Fenômenos complexos: cientistas também usam seu ouvido musical !

por Marcelo S. Petraglia & Ivan Amaral Guerrini
LabCaos – Instituto de Biociências, UNESP, Botucatu – SP

Na busca de uma compreensão sempre mais ampla e profunda dos fenômenos da natureza, o ser humano tem empenhado todo o seu poder de observação, concentração e reflexão. Sabe-se que o processo cognitivo se dá pela união da experiência sensória com o pensar conceitual. Este opera sobre a experiência e sobre si mesmo buscando extrair a lei e a ordem dos fenômenos (Steiner, 1986). Neste sentido a qualidade e abrangência da observação, bem como o arsenal conceitual do investigador, são de fundamental importância para a formação de hipóteses frutíferas que possam tornar-se, mesmo que temporariamente, verdades operantes da realidade. Neste artigo chamamos a atenção para diversos trabalhos que, de áreas tão distintas do conhecimento como o estudo das seqüências de DNA e proteínas, as emissões de radiação cósmica, os movimentos celulares e os registros sismográficos, que uma vez transpostos para a linguagem musical, podem ser altamente reveladores e fornecer acesso de forma única a fenômenos do macro e do microcosmo natural.

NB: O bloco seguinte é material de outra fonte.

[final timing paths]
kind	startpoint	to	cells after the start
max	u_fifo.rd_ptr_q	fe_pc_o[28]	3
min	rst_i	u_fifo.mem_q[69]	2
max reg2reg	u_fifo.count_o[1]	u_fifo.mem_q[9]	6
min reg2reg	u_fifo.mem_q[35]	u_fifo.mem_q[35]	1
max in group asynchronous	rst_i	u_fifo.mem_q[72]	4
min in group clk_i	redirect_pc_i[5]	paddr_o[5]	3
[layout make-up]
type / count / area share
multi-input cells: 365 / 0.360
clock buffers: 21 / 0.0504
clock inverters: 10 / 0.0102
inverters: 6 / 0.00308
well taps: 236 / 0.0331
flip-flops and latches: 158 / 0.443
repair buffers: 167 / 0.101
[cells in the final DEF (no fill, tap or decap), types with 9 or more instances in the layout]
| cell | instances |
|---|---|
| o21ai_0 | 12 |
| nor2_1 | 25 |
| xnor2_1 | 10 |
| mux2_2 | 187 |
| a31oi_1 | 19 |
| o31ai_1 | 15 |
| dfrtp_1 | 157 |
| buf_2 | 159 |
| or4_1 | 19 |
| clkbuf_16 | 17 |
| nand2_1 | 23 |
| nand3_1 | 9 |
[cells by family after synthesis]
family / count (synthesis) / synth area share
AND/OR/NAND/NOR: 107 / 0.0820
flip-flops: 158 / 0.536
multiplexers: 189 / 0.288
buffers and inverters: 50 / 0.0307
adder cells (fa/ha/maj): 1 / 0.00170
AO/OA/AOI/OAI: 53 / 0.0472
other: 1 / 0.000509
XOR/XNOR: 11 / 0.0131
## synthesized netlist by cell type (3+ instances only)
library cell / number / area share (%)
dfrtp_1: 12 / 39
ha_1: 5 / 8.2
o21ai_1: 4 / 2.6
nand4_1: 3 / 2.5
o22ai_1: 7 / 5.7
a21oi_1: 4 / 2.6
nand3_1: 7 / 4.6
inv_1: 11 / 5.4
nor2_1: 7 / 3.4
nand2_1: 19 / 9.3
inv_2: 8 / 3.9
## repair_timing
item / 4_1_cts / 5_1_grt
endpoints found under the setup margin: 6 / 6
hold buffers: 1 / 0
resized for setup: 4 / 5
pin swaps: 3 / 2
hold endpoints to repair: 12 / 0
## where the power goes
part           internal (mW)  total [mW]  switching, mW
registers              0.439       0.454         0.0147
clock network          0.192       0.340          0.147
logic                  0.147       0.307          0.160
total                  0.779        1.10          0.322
$ cat src/rtl/multi_edge_detector.sv
// Multi-channel edge detector: per-channel synchroniser and glitch filter, registered
// rising/falling edge pulses, mode-qualified events, write-1-to-clear sticky flags, an
// interrupt and a saturating event counter.
//   clk : sole clock, all state on rising edge
//   rst : asynchronous active-high reset
//   bus : multi_edge_detector_if slave modport (see interface for signal list)
module multi_edge_detector #(
  parameter int unsigned WIDTH       = 8,
  parameter int unsigned SYNC_STAGES = 2,
  parameter int unsigned FILTER_LEN  = 2,
  parameter int unsigned CNT_W       = 8
) (
  input logic                  clk,
  input logic                  rst,
  multi_edge_detector_if.slave bus
);

  // Filter counter only needs to reach FILTER_LEN-1; keep at least one bit.
  localparam int unsigned     CfW   = (FILTER_LEN > 1) ? $clog2(FILTER_LEN) : 1;
  localparam logic [CfW-1:0]  CfMax = CfW'(FILTER_LEN - 1);

  logic [WIDTH-1:0] sync_q [SYNC_STAGES];
  logic [WIDTH-1:0] sync_s;

  logic [CfW-1:0]   fcnt_q [WIDTH];
  logic [CfW-1:0]   fcnt_d [WIDTH];
  logic [WIDTH-1:0] level_q, level_d;
  logic [WIDTH-1:0] pedge_q, pedge_d;
  logic [WIDTH-1:0] nedge_q, nedge_d;
  logic [WIDTH-1:0] evt;
  logic [WIDTH-1:0] sticky_q, sticky_d;
  logic [CNT_W-1:0] count_q, count_d;

  assign sync_s = sync_q[SYNC_STAGES-1];

  // Glitch filter: a differing level must persist FILTER_LEN sampled cycles; any
  // return to the accepted level restarts the count.
  always_comb begin
    level_d = level_q;
    for (int i = 0; i < WIDTH; i++) begin
      fcnt_d[i] = '0;
      if (sync_s[i] != level_q[i]) begin
        if (fcnt_q[i] == CfMax) begin
          level_d[i] = sync_s[i];
        end else begin
          fcnt_d[i] = fcnt_q[i] + CfW'(1);
        end
      end
    end
  end

  // Edges registered alongside the level flip, so they are mutually exclusive.
  assign pedge_d = level_d & ~level_q;
  assign nedge_d = ~level_d & level_q;

  // Mode acts combinationally so a change is seen on the very next sample.
  assign evt = (pedge_q & {WIDTH{bus.mode[0]}}) | (nedge_q & {WIDTH{bus.mode[1]}});

  // Set wins over a concurrent clear.
  assign sticky_d = evt | (sticky_q & ~bus.clr);

  always_comb begin
    count_d = count_q;
    if (bus.cnt_clr) begin
      count_d = '0;
    end else if ((|evt) && (count_q != {CNT_W{1'b1}})) begin
      count_d = count_q + CNT_W'(1);
    end
  end

  always_ff @(posedge clk or posedge rst) begin
    if (rst) begin
      for (int i = 0; i < SYNC_STAGES; i++) begin
        sync_q[i] <= '0;
      end
      for (int i = 0; i < WIDTH; i++) begin
        fcnt_q[i] <= '0;
      end
      level_q  <= '0;
      pedge_q  <= '0;
      nedge_q  <= '0;
      sticky_q <= '0;
      count_q  <= '0;
    end else begin
      sync_q[0] <= bus.in;
      for (int i = 1; i < SYNC_STAGES; i++) begin
        sync_q[i] <= sync_q[i-1];
      end
      for (int i = 0; i < WIDTH; i++) begin
        fcnt_q[i] <= fcnt_d[i];
      end
      level_q  <= level_d;
      pedge_q  <= pedge_d;
      nedge_q  <= nedge_d;
      sticky_q <= sticky_d;
      count_q  <= count_d;
    end
  end

  assign bus.level     = level_q;
  assign bus.pedge     = pedge_q;
  assign bus.nedge     = nedge_q;
  assign bus.evt       = evt;
  assign bus.sticky    = sticky_q;
  assign bus.irq       = |sticky_q;
  assign bus.evt_count = count_q;

endmodule
<file path="config.mk">
export PLATFORM = sky130hd
export DESIGN_NAME = dummy_accelerator_dispatch
export DESIGN_NICKNAME = d
export VERILOG_FILES = /design/src/rtl/dummy_accelerator_dispatch.sv
export SDC_FILE = /design/constraint.sdc
export NUM_CORES = 1
export LEC_CHECK = 0
export ABC_AREA = 1
export CELL_PAD_IN_SITES_DETAIL_PLACEMENT = 1
export CELL_PAD_IN_SITES_GLOBAL_PLACEMENT = 2
export CORE_ASPECT_RATIO = 1.5
export CORE_MARGIN = 5
export CORE_UTILIZATION = 21
export DETAILED_ROUTE_END_ITERATION = 8
export GPL_TIMING_DRIVEN = 1
export PLACE_DENSITY_LB_ADDON = 0.1
export SLEW_MARGIN = 20
export SYNTH_ARGS = -nofsm -noshare
export SYNTH_HDL_FRONTEND = slang
export SYNTH_SLANG_ARGS = --single-unit
</file>
<file path="constraint.sdc">
create_clock -name clk_i -period 3.43 [get_ports clk_i]
set_input_delay 0.686 -clock clk_i [delete_from_list [all_inputs] [get_ports clk_i]]
set_output_delay 0.686 -clock clk_i [all_outputs]
set_load 0.02 [all_outputs]
</file>
<file path="src/rtl/dummy_accelerator_dispatch.sv">
// Dispatch front end: issues requests to N_UNITS in-order execution units and
// returns their results strictly in issue order through a small tracking FIFO.
module dummy_accelerator_dispatch #(
  parameter int WIDTH     = 32,
  parameter int IMM_WIDTH = 11,
  parameter int TAG_WIDTH = 8,
  parameter int N_UNITS   = 4,
  parameter int DEPTH     = 8,
  parameter int CTL_WIDTH = 4
) (
  input  logic                          clk_i,
  input  logic                          rst_i,
  input  logic                          flush_i,
  input  logic [CTL_WIDTH-1:0]          ctl_i,
  input  logic                          valid_i,
  output logic                          ready_o,
  input  logic [WIDTH-1:0]              rs1_value_i,
  input  logic [IMM_WIDTH-1:0]          imm_i,
  input  logic [TAG_WIDTH-1:0]          tag_i,
  output logic                          valid_o,
  input  logic                          ready_i,
  output logic [WIDTH-1:0]              result_o,
  output logic [TAG_WIDTH-1:0]          tag_o,
  output logic                          err_o,
  output logic [$clog2(DEPTH+1)-1:0]    outstanding_o,
  output logic [N_UNITS-1:0]            unit_valid_o,
  input  logic [N_UNITS-1:0]            unit_ready_i,
  output logic [WIDTH-1:0]              unit_rs1_o,
  output logic [IMM_WIDTH-1:0]          unit_imm_o,
  output logic [TAG_WIDTH-1:0]          unit_tag_o,
  output logic                          unit_flush_o,
  input  logic [N_UNITS-1:0]            unit_valid_i,
  output logic [N_UNITS-1:0]            unit_ready_o,
  input  logic [N_UNITS*WIDTH-1:0]      unit_result_i,
  input  logic [N_UNITS*TAG_WIDTH-1:0]  unit_tag_i
);

  localparam int PTR_W  = $clog2(DEPTH);
  localparam int CNT_W  = $clog2(DEPTH + 1);
  localparam int UIDX_W = (N_UNITS > 1) ? $clog2(N_UNITS) : 1;
  localparam logic [CTL_WIDTH:0] N_UNITS_L = (CTL_WIDTH + 1)'(N_UNITS);

  typedef struct packed {
    logic                 illegal;
    logic [UIDX_W-1:0]    unit;
    logic [TAG_WIDTH-1:0] tag;
  } entry_t;

  entry_t            fifo_q [DEPTH];
  logic [PTR_W-1:0]  wr_ptr_q, rd_ptr_q;
  logic [CNT_W-1:0]  count_q, count_d;

  logic              idle, full, empty, req_legal, head_live, push, pop;
  logic [N_UNITS-1:0] req_sel, head_sel;
  entry_t            head;
  logic [WIDTH-1:0]  head_result;
  logic [TAG_WIDTH-1:0] head_tag;
  logic              head_unit_valid;

  // Reset and flush both freeze every handshake for the cycle they are high.
  assign idle      = rst_i | flush_i;
  assign full      = (count_q == CNT_W'(DEPTH));
  assign empty     = (count_q == '0);
  assign req_legal = ({1'b0, ctl_i} < N_UNITS_L);
  assign head      = fifo_q[rd_ptr_q];
  assign head_live = !idle && !empty;

  for (genvar gi = 0; gi < N_UNITS; gi++) begin : g_sel
    assign req_sel[gi]  = (ctl_i == CTL_WIDTH'(gi));
    assign head_sel[gi] = (head.unit == UIDX_W'(gi));
  end

  always_comb begin
    head_result     = '0;
    head_tag        = '0;
    head_unit_valid = 1'b0;
    for (int k = 0; k < N_UNITS; k++) begin
      if (head_sel[k]) begin
        head_result     = unit_result_i[k*WIDTH +: WIDTH];
        head_tag        = unit_tag_i[k*TAG_WIDTH +: TAG_WIDTH];
        head_unit_valid = unit_valid_i[k];
      end
    end
  end

  assign ready_o      = !idle && !full && (!req_legal || |(req_sel & unit_ready_i));
  assign unit_valid_o = (!idle && valid_i && !full && req_legal) ? req_sel : '0;
  assign unit_rs1_o   = rs1_value_i;
  assign unit_imm_o   = imm_i;
  assign unit_tag_o   = tag_i;
  assign unit_flush_o = idle;

  // Illegal heads complete on their own; legal heads wait for their unit.
  assign valid_o      = head_live && (head.illegal || head_unit_valid);
  assign err_o        = head_live && head.illegal;
  assign result_o     = (head_live && !head.illegal) ? head_result : '0;
  assign tag_o        = !head_live ? '0 : (head.illegal ? head.tag : head_tag);
  assign unit_ready_o = (head_live && !head.illegal && ready_i) ? head_sel : '0;
  assign outstanding_o = count_q;

  assign push = valid_i && ready_o;
  assign pop  = valid_o && ready_i;

  always_comb begin
    count_d = count_q;
    case ({push, pop})
      2'b10:   count_d = count_q + CNT_W'(1);
      2'b01:   count_d = count_q - CNT_W'(1);
      default: count_d = count_q;
    endcase
  end

  always_ff @(posedge clk_i) begin
    if (rst_i) begin
      wr_ptr_q <= '0;
      rd_ptr_q <= '0;
      count_q  <= '0;
      for (int i = 0; i < DEPTH; i++) fifo_q[i] <= '0;
    end else if (flush_i) begin
      wr_ptr_q <= '0;
      rd_ptr_q <= '0;
      count_q  <= '0;
    end else begin
      if (push) begin
        fifo_q[wr_ptr_q] <= '{illegal: !req_legal, unit: ctl_i[UIDX_W-1:0], tag: tag_i};
        wr_ptr_q         <= wr_ptr_q + PTR_W'(1);
      end
      if (pop) rd_ptr_q <= rd_ptr_q + PTR_W'(1);
      count_q <= count_d;
    end
  end

endmodule

</file>
==> key figures, run 1 <==
Status
  – Status: finished clean

Critical path
  – Worst Setup Start Kind: input port
  – WP data arrival: 2590 ps
  – Worst setup EP type: primary output
  – CP Data Required Time: 2740 ps
  – Critical Path Source: flush_i
  – Crit Path Class: in2out
  – Crit path max fanout: 5

Hold path
  – Min-delay src: rd_ptr_q[2]
  – Min-Delay Path Class: reg2reg

Global routing
  – Largest net degree at the start of global routing: 30
  – Global-route wire length before repair: 42.6 mm
  – Vias in the first global route: 6,868
  – All-Layer GR Usage: 16.2%
  – Initial antenna violation count: 2
  – Congestion Overflow GR: 0

STA
  – Worst Tran Pin Value: 383 ps
  – Clock skew: 11.1 ps
  – Setup violators final: 0
  – Final min period: 3280 ps
  – Hold Violations, Final: 0
  – Setup TNS: 0 ps
  – RSZ-0062 raised after global routing: yes
  – Maximum clock frequency: 0.305 GHz
  – Max-slew headroom: 74.2%
  – Final slew viol count: 0
  – Final Cycle Share: 95.6%

Cells and area
  – Multi-input logic area: 0.00281 mm^2
  – Register area: 0.00290 mm^2
  – Layout cells sized above 1: 14.5%
  – Final #Nets: 1,284
  – Non-Filler Instances: 1,462
  – Most common cell after layout, fill and taps aside: clkdlybuf4s50_1
  – Most frequent cells in the layout: clkdlybuf4s50_1, nand2_1, nor2_1
  – Area grow syn2layout: 48.3%
  – # fillers: 3,703

Clock network
  – Root Driver: clkbuf_16
  – Clock sinks: 101
  – Htree depth: 3
  – Number of buffers created by CTS: 9
  – Clk slew on worst S/H paths: 70 ps
  – Deepest clock path buffer count: 2
  – Clk_lat worst skew: 370 ps
  – CTS tree: built

Synthesis
  – Synth Area in Compound Gates: 16.5%
  – Avg Cell Area, Syn: 7.94 um^2
  – XOR/XNOR Fraction of Synth Area: 0.267%
  – Netlist Area Pre-Place: 0.00655 mm^2
  – Main combinational cell family by area after synthesis: simple AND/OR/NAND/NOR gates
  – Adder-Cell Fraction of Synth Area: 1.26%
  – Register area share after synthesis: 44.3%
  – Multiplexer share of the synthesized area: 0%
  – Post-Syn Instances: 825
  – Post-synthesis register bit count: 101
  – Synth Net Count: 1,059
  – Synth Area in Simple Gates: 24.0%
  – Post-synth EDFFs: 88
  – Post-synth cell types: 42
  – Post-synthesis async set-or-reset flop share: 0%
  – Main synth FF type: edfxtp_1
  – Yosys warning count: 0

Route
  – Initial DRT Pass Iterations: 4
  – Vias: 6,560
  – Detailed-route wire length per cell: 19.8 um
  – Initial DRC count: 255
  – DRC: 0
  – Post-route ant nets: 0
  – Vias/cell: 4.49
  – Post-Route WL: 29.0 mm

Floorplanning
  – Die Y: 226 um
  – Starting Density: 21.2%
  – Die width: 154 um
  – Num rows: 79
  – Core area: 0.0309 mm^2
  – Die area: 0.0349 mm^2
  – Ports: 335

Power and ir drop
  – Power density of the placed cells: 308 mW/mm^2
  – Leak pwr: 0.00394 uW
  – Power Total: 2990 uW
  – Maximum vdd drop: 0.252 mV

Run
  – # Max-Cap Violations: 0

Placed design
  – Port Buffers: 248
  – DP Cell Count: 1,442
  – GPL Wtd Cong: 0.808
  – HPWL after detailed placement: 23.6 mm
-- routing by layer --
metal | vias up | global-route usage [%] | wire (um)
li1 | 3185 | - | -
met1 | 3092 | 17.9 | 10900
met2 | 251 | 30.2 | 15300
met3 | 32 | 3.95 | 2070
met4 | 0 | 5.39 | 727
met5 | - | 0 | 0
-- state kept, by name (all words and copies together) (netlist names), named ones only --
| register | cells |
|---|---|
| fifo_q | 88 |
| rd_ptr_q | 3 |
| outstanding_o | 4 |
| wr_ptr_q | 3 |
-- path summary, 6_finish.rpt --
kind | to | slack, ps | depth (start not counted)
hold reg to reg | rd_ptr_q[2] | 500 | 2
setup / recovery | tag_o[1] | 150 | 12
hold / removal | rd_ptr_q[2] | 500 | 2
setup reg to reg | outstanding_o[3] | 330 | 25
-- power breakdown --
part / total [uW] / internal [uW] / switching (uW)
registers: 1380 / 1370 / 11.1
logic: 578 / 310 / 268
clock network: 1030 / 517 / 514
total: 2990 / 2200 / 792
-- worst max-delay path, stage by stage --
cell and delay [ps]:
clkdlybuf4s50_1 440, nor2_4 140, inv_2 60, a31oi_4 180, inv_1 110, buf_4 140
nor2_2 130, inv_2 70, buf_12 130, buf_4 130, o21ai_2 200, buf_6 160
-- what timing repair did --
action                                  CTS  global route
buffers inserted                          0             2
hold buffers                              0             0
endpoints found under the setup margin   44            39
gates resized for setup                  68            59
pin swaps                                 1             3
-- Yosys cell counts (10+ instances only) --
cell type,n,area [um^2]
nand2_1,159,597
nor2_1,158,593
edfxtp_1,88,2640
o21ai_0,72,360
buf_4,59,443
inv_1,50,188
a21oi_1,49,245
buf_2,19,95.1
clkbuf_1,15,56.3
o21ai_1,15,75.1
dfxtp_1,13,260
nand3_1,13,65.1
a31oi_1,12,75.1
a22oi_1,10,75.1
-- kinds of logic after synthesis --
| group | count (synthesis) |
|---|---|
| adder cells (fa/ha/maj) | 6 |
| flip-flops | 101 |
| AO/OA/AOI/OAI | 187 |
| XOR/XNOR | 2 |
| AND/OR/NAND/NOR | 372 |
| buffers and inverters | 157 |
-- cell type report --
type,count,share of cell area (%)
Antenna cell,2,0.0515
Clock buffer,9,2.32
Clock inverter,7,0.760
Inverter,57,2.28
Multi-Input combinational cell,567,28.9
Sequential cell,101,29.9
Tap cell,405,5.22
Timing Repair Buffer,314,30.6
-- through the flow --
step	setup slack [ps]	utilization [%]	cell area (um^2)	hold slack, ps
finish	152	31.4	9720	500
global route	-26.2	31.4	9720	557
CTS	-25.7	31.5	9740	509
detailed placement	-357	30.5	9450	499
global placement	-325	30.5	9450	494
floorplan	353	-	6550	466
(Power assumes the default switching activity.)
==> inputs of run 2 (changes only) <==
- CORE_UTILIZATION: 21 -> 23
- clock period: 3.43 -> 4.1 ns (I/O delays scaled with it)
==> run 2 against run 1 <==
Effect of this change:
- register-to-register slack improved by 390 ps
- sequential power fell by 16%
- final cell count fell by 5.6%
- sequential share of layout area rose by 0.67 points
- cell area fell by 2.2%
- hold slack got worse by 7.4 ps
- die area fell by 8.2%
- clock skew fell by 0.87 ps
- clock-buffer cell count rose by 2
- setup slack got worse by 30 ps
- utilization rose by 2.5 points
==> key figures, run 2 (synthesis results as in run 1) <==
Global routing
  – All-Layer GR Usage: 17.5% (+1.3 points)
  – Global-route wire length before repair: 42.5 mm (-0.16%)
  – Largest net degree at the start of global routing: 35 (+17%)
  – Vias in the first global route: 6,851 (-0.25%)
  – Initial antenna violation count: 4 (+2)
  – Congestion Overflow GR: 0 (unchanged)

Placed design
  – DP Cell Count: 1,358 (-5.8%)
  – Setup WS pre-CTS: -23.7 ps (+333 ps)
  – GPL Wtd Cong: 0.772 (-4.4%)
  – HPWL after detailed placement: 22.6 mm (-4.2%)
  – Placed inst area: 0.00910 mm^2 (-3.6%)
  – Port Buffers: 248 (unchanged)

Critical path
  – R2R setup slack: 720 ps (+390 ps)
  – WP data arrival: 3160 ps (+570 ps)
  – RR Endpoint: outstanding_o[3]
  – Worst r2r path cells: 22 (-12%)
  – Crit Path Class: in2out
  – Crit path max fanout: 22 (+17)
  – CP Data Required Time: 3280 ps (+540 ps)
  – Worst setup EP type: primary output
  – Worst Setup Start Kind: input port

Route
  – Detailed-route wire length per cell: 20.9 um (+5.3%)
  – Vias: 6,482 (-1.2%)
  – DRC: 0 (unchanged)
  – Initial DRC count: 245 (-3.9%)
  – Post-Route WL: 28.8 mm (-0.58%)
  – Initial DRT Pass Iterations: 4 (unchanged)
  – Vias/cell: 4.70 (+4.7%)
  – Post-route ant nets: 0 (unchanged)

Cells and area
  – Most common cell after layout, fill and taps aside: clkdlybuf4s50_1
  – Layout Utilization: 33.9% (+2.5 points)
  – # fillers: 3,347 (-9.6%)
  – Final #Nets: 1,260 (-1.9%)
  – Area grow syn2layout: 45.1%
  – Finished Cell Area: 0.00951 mm^2 (-2.2%)
  – Layout cells sized above 1: 9.51% (-5.0 points)
  – Max reg flops: 88 (unchanged)
  – Most flop-heavy register: fifo_q
  – Most frequent cells in the layout: clkdlybuf4s50_1, nand2_1, nor2_1
  – Non-Filler Instances: 1,380 (-5.6%)

Run
  – # Max-Cap Violations: 0 (unchanged)

Floorplanning
  – Ports: 335 (unchanged)
  – Core area: 0.0281 mm^2 (-9.3%)
  – Starting Density: 23.3% (+2.2 points)
  – Num rows: 75 (-5.1%)
  – Die Y: 217 um (-4.3%)
  – Die width: 148 um (-4.2%)
  – Die area: 0.0320 mm^2 (-8.2%)

STA
  – Final min period: 3980 ps
  – Clock skew: 10.2 ps (-0.870 ps)
  – Final Cycle Share: 97.0%
  – Crit path setup slack, layout: 122 ps (-29.6 ps)
  – Maximum clock frequency: 0.251 GHz
  – RSZ-0062 raised after global routing: no
  – Setup TNS: 0 ps (unchanged)
  – Max-slew headroom: 51.2% (-23 points)
  – Final slew viol count: 0 (unchanged)
  – Setup violators final: 0 (unchanged)
  – Hold Violations, Final: 0 (unchanged)
  – Worst Tran Pin Value: 730 ps (+348 ps)

Power and ir drop
  – Power density of the placed cells: 267 mW/mm^2 (-13%)
  – Leak pwr: 0.00376 uW (-4.5%)
  – Maximum vdd drop: 0.159 mV (-37%)

Clock network
  – Htree depth: 3 (unchanged)
  – Clk_lat worst skew: 350 ps (-20 ps)
  – Clk slew on worst S/H paths: 60 ps (about the same)
  – Deepest clock path buffer count: 2 (unchanged)
  – Number of buffers created by CTS: 9 (unchanged)
  – Clock sinks: 101 (unchanged)
  – Root Driver: clkbuf_16
  – Hold-fix buffers, CTS: 0 (unchanged)
  – CTS tree: built

Status
  – Status: finished clean

Hold path
  – Hold depth: 2 (unchanged)
  – Min-delay src: rd_ptr_q[2]
  – Min-Delay Path Class: reg2reg
## run 2: cell count changes in the layout (fill, tap and decap cells not counted), sizes merged, moves of 2 or more
cell,change
clkdlybuf4s50,+37
buf,-30
dlygate4sd2,-17
clkbuf,-16
dlymetal6s2s,+5
inv,-3
bufinv,+2
clkinv,-2
## run 2: cell type report
type	count	area, um^2	share of cell area [%]
repair buffers	290	2850	30.0
clock inverters	5	81.3	0.855
flip-flops and latches	101	2900	30.5
well taps	346	433	4.55
inverters	57	225	2.37
multi-input cells	567	2780	29.2
clock buffers	11	233	2.45
diodes	3	7.51	0.0790
## run 2: per-stage QoR
stage / hold slack [ps] / total power, uW
4_1_cts: 499 / 2570
3_5_place_dp: 491 / 1640
2_1_floorplan: 466 / 1420
6_report: 492 / 2540
5_1_grt: 519 / 2640
3_3_place_gp: 482 / 1640
## run 2: worst max path at each step
stage,endpoint,slack [ps],cells after the start,from
5_1_grt,tag_o[1],0.8,10,rst_i
6_report,result_o[26],120,11,flush_i
2_1_floorplan,tag_o[1],760,7,flush_i
3_5_place_dp,unit_ready_o[2],-20,11,flush_i
4_1_cts,result_o[27],7,11,flush_i
3_3_place_gp,result_o[11],6,11,flush_i
## run 2: worst max-delay path, cell delays in order
cell and delay, ps:
clkdlybuf4s50_1 440, nor2_4 160, inv_2 50, a31oi_2 150
buf_4 170, inv_1 80, nor2_4 180, buf_12 180
o21ai_0 100, a31oi_1 170, clkdlybuf4s50_1 630
## run 2: timing repair
item	CTS	global route
gates resized for setup	8	10
setup buffers	3	0
pin swaps	0	0
endpoints found under the setup margin	20	39
endpoints found under the hold margin	0	0
## run 2: report_power, final
group	internal, uW	total [uW]	switching, uW	leakage (uW)
combinational	242	461	219	0.00259
clock	538	918	380	0.000152
sequential	1150	1160	9.44	0.00102
total	1930	2540	608	0.00376
## run 2: metal layers
metal,GRT usage (%),share of wire [%]
met3,5.14,7.8
met1,20.1,41
met5,0,0.024
met4,4.98,1.6
met2,31.4,50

Vemos que a audição tem uma enorme capacidade de lidar com informações complexas, de um modo que evidencia sutilezas e padrões de forma mais direta à percepção humana. Tomados em conjunto, os trabalhos mencionados, apontam para uma nova maneira de investigar os fenômenos que ocorrem a nossa volta,especialmente aqueles que se estabelecem na zona dos fenômenos complexos, entre os periódicos previsíveis e os que estão no caos total (Ditto, 2007). Se o ato de conhecer deve no futuro alcançar uma superação da dualidade sujeito-objeto, como propõe a Nova Ciência, entendemos que ouvir a natureza pode ser um bom caminho para este fim, uma verdadeira síntese entre nossa razão científica e nosso sentimento artístico.